▸ **RECORD EXCERPTS**:
**src/rtl/gpio_dual_pkg.sv**
```systemverilog
package gpio_dual_pkg;
  localparam int BUS_AW = 9;
  localparam logic [BUS_AW-1:0] OFS_DATA1 = 9'h000;
  localparam logic [BUS_AW-1:0] OFS_DIR1  = 9'h004;
  localparam logic [BUS_AW-1:0] OFS_DATA2 = 9'h008;
  localparam logic [BUS_AW-1:0] OFS_DIR2  = 9'h00C;
  localparam logic [BUS_AW-1:0] OFS_GIE   = 9'h11C;
  localparam logic [BUS_AW-1:0] OFS_STAT  = 9'h120;
  localparam logic [BUS_AW-1:0] OFS_IEN   = 9'h128;
  localparam int GIE_BIT = 31;
  localparam int NUM_CH  = 2;

  typedef enum logic [2:0] {
    RD_NONE, RD_DATA1, RD_DIR1, RD_DATA2, RD_DIR2, RD_GIE, RD_STAT, RD_IEN
  } rdSel_t;

  typedef struct packed {
    logic [NUM_CH-1:0] wrData;
    logic [NUM_CH-1:0] wrDir;
    logic              wrGie;
    logic              wrIen;
    logic              wrClr;
    rdSel_t            rdSel;
  } ctrlStrobe_t;
endpackage

```
**src/rtl/gpio_dual_ctrl.sv**
```systemverilog
module gpio_dual_ctrl
  import gpio_dual_pkg::*;
#(
  parameter int HAS_CH2 = 1
) (
  input  logic [BUS_AW-1:0] busAddr,
  input  logic              busWe,
  output ctrlStrobe_t       strobe
);
  localparam bit CH2_ON = (HAS_CH2 != 0);

  always_comb begin
    strobe = '0;
    strobe.rdSel = RD_NONE;
    unique case (busAddr)
      OFS_DATA1: begin strobe.rdSel = RD_DATA1; strobe.wrData[0] = busWe; end
      OFS_DIR1:  begin strobe.rdSel = RD_DIR1;  strobe.wrDir[0]  = busWe; end
      OFS_DATA2: if (CH2_ON) begin strobe.rdSel = RD_DATA2; strobe.wrData[1] = busWe; end
      OFS_DIR2:  if (CH2_ON) begin strobe.rdSel = RD_DIR2;  strobe.wrDir[1]  = busWe; end
      OFS_GIE:   begin strobe.rdSel = RD_GIE;  strobe.wrGie = busWe; end
      OFS_STAT:  begin strobe.rdSel = RD_STAT; strobe.wrClr = busWe; end
      OFS_IEN:   begin strobe.rdSel = RD_IEN;  strobe.wrIen = busWe; end
      default:   strobe.rdSel = RD_NONE;
    endcase
  end
endmodule

```
**src/rtl/gpio_dual_slice.sv**
```systemverilog
module gpio_dual_slice #(
  parameter int W = 32
) (
  input  logic         clk,
  input  logic         rstN,
  input  logic         wrOut,
  input  logic         wrDir,
  input  logic [W-1:0] wdata,
  input  logic [W-1:0] pinIn,
  output logic [W-1:0] pinOut,
  output logic [W-1:0] pinOe,
  output logic [W-1:0] rdData,
  output logic [W-1:0] rdDir,
  output logic         change
);
  logic [W-1:0] outReg, dirReg, syncA, syncB, prevB;

  always_ff @(posedge clk) begin
    if (!rstN) begin
      outReg <= '0;
      dirReg <= '1;
      syncA  <= '0;
      syncB  <= '0;
      prevB  <= '0;
    end else begin
      if (wrOut) outReg <= wdata;
      if (wrDir) dirReg <= wdata;
      syncA <= pinIn;
      syncB <= syncA;
      prevB <= syncB;
    end
  end

  assign change = |(syncB ^ prevB);
  assign rdData = (syncB & dirReg) | (outReg & ~dirReg);
  assign rdDir  = dirReg;
  assign pinOut = outReg;
  assign pinOe  = ~dirReg;

  // output enable follows the last direction write
  p_oe_tracks_dir_r2: assert property (@(posedge clk) disable iff (!rstN)
    ($past(rstN) && $past(wrDir)) |-> (pinOe == ~$past(wdata)));
  // output value only moves on a data write
  p_out_hold_r2: assert property (@(posedge clk) disable iff (!rstN)
    ($past(rstN) && !$past(wrOut)) |-> $stable(pinOut));
endmodule

```
**src/rtl/gpio_dual_datapath.sv**
```systemverilog
module gpio_dual_datapath
  import gpio_dual_pkg::*;
#(
  parameter int CH1_W   = 32,
  parameter int CH2_W   = 32,
  parameter int HAS_CH2 = 1
) (
  input  logic             clk,
  input  logic             rstN,
  input  ctrlStrobe_t      strobe,
  input  logic [31:0]      wdata,
  output logic [31:0]      rdata,
  input  logic [CH1_W-1:0] pinIn1,
  output logic [CH1_W-1:0] pinOut1,
  output logic [CH1_W-1:0] pinOe1,
  input  logic [CH2_W-1:0] pinIn2,
  output logic [CH2_W-1:0] pinOut2,
  output logic [CH2_W-1:0] pinOe2,
  output logic             irqOut
);
  logic [CH1_W-1:0] rd1, dir1;
  logic [CH2_W-1:0] rd2, dir2;
  logic [NUM_CH-1:0] changeVec, statusReg, ienReg, clrMask;
  logic gieReg;

  gpio_dual_slice #(.W(CH1_W)) u_ch1 (
    .clk(clk), .rstN(rstN), .wrOut(strobe.wrData[0]), .wrDir(strobe.wrDir[0]),
    .wdata(wdata[CH1_W-1:0]), .pinIn(pinIn1), .pinOut(pinOut1), .pinOe(pinOe1),
    .rdData(rd1), .rdDir(dir1), .change(changeVec[0]));

  generate
    if (HAS_CH2 != 0) begin : g_ch2
      gpio_dual_slice #(.W(CH2_W)) u_ch2 (
        .clk(clk), .rstN(rstN), .wrOut(strobe.wrData[1]), .wrDir(strobe.wrDir[1]),
        .wdata(wdata[CH2_W-1:0]), .pinIn(pinIn2), .pinOut(pinOut2), .pinOe(pinOe2),
        .rdData(rd2), .rdDir(dir2), .change(changeVec[1]));
    end else begin : g_no_ch2
      assign pinOut2      = '0;
      assign pinOe2       = '0;
      assign rd2          = '0;
      assign dir2         = '0;
      assign changeVec[1] = 1'b0;
    end
  endgenerate

  assign clrMask = strobe.wrClr ? wdata[NUM_CH-1:0] : '0;

  always_ff @(posedge clk) begin
    if (!rstN) begin
      statusReg <= '0;
      ienReg    <= '0;
      gieReg    <= 1'b0;
    end else begin
      statusReg <= (statusReg & ~clrMask) | changeVec;
      if (strobe.wrIen) ienReg <= wdata[NUM_CH-1:0];
      if (strobe.wrGie) gieReg <= wdata[GIE_BIT];
    end
  end

  assign irqOut = gieReg & (|(statusReg & ienReg));

  always_comb begin
    unique case (strobe.rdSel)
      RD_DATA1: rdata = 32'(rd1);
      RD_DIR1:  rdata = 32'(dir1);
      RD_DATA2: rdata = 32'(rd2);
      RD_DIR2:  rdata = 32'(dir2);
      RD_GIE:   rdata = {gieReg, 31'd0};
      RD_STAT:  rdata = 32'(statusReg);
      RD_IEN:   rdata = 32'(ienReg);
      default:  rdata = '0;
    endcase
  end

  // a change always sets the bit, even against a clear
  p_set_wins_r5: assert property (@(posedge clk) disable iff (!rstN)
    ($past(rstN) && $past(changeVec[0])) |-> statusReg[0]);
  // a written one clears a bit with no new change
  p_clear_r5: assert property (@(posedge clk) disable iff (!rstN)
    ($past(rstN) && $past(clrMask[0]) && !$past(changeVec[0])) |-> !statusReg[0]);
  // status holds without a clear
  p_sticky_r10: assert property (@(posedge clk) disable iff (!rstN)
    ($past(rstN) && $past(statusReg[1]) && !$past(clrMask[1])) |-> statusReg[1]);
  // interrupt needs the global enable and an enabled pending channel
  p_irq_gate_r6: assert property (@(posedge clk) disable iff (!rstN)
    irqOut |-> (gieReg && (statusReg & ienReg) != '0));
  // absent channel never reports
  p_ch2_quiet_r8: assert property (@(posedge clk) disable iff (!rstN)
    (HAS_CH2 == 0) |-> (!statusReg[1] && pinOe2 == '0));
endmodule

```
**src/rtl/gpio_dual.sv**
```systemverilog
module gpio_dual
  import gpio_dual_pkg::*;
#(
  parameter int CH1_W   = 32,
  parameter int CH2_W   = 32,
  parameter int HAS_CH2 = 1
) (
  input  logic             clk,
  input  logic             rstN,
  input  logic [8:0]       busAddr,
  input  logic             busWe,
  input  logic [31:0]      busWdata,
  output logic [31:0]      busRdata,
  input  logic [CH1_W-1:0] pinIn1,
  output logic [CH1_W-1:0] pinOut1,
  output logic [CH1_W-1:0] pinOe1,
  input  logic [CH2_W-1:0] pinIn2,
  output logic [CH2_W-1:0] pinOut2,
  output logic [CH2_W-1:0] pinOe2,
  output logic             irqOut
);
  ctrlStrobe_t strobe;

  gpio_dual_ctrl #(.HAS_CH2(HAS_CH2)) u_ctrl (
    .busAddr(busAddr), .busWe(busWe), .strobe(strobe));

  gpio_dual_datapath #(.CH1_W(CH1_W), .CH2_W(CH2_W), .HAS_CH2(HAS_CH2)) u_dp (
    .clk(clk), .rstN(rstN), .strobe(strobe), .wdata(busWdata), .rdata(busRdata),
    .pinIn1(pinIn1), .pinOut1(pinOut1), .pinOe1(pinOe1),
    .pinIn2(pinIn2), .pinOut2(pinOut2), .pinOe2(pinOe2), .irqOut(irqOut));
endmodule

```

▸ **EXERCISE AIM**:
Out of the records above, pick each line that contains the string "past".

▸ **SOLUTION BELOW**:
    ($past(rstN) && $past(wrDir)) |-> (pinOe == ~$past(wdata)));
    ($past(rstN) && !$past(wrOut)) |-> $stable(pinOut));
    ($past(rstN) && $past(changeVec[0])) |-> statusReg[0]);
    ($past(rstN) && $past(clrMask[0]) && !$past(changeVec[0])) |-> !statusReg[0]);
    ($past(rstN) && $past(statusReg[1]) && !$past(clrMask[1])) |-> statusReg[1]);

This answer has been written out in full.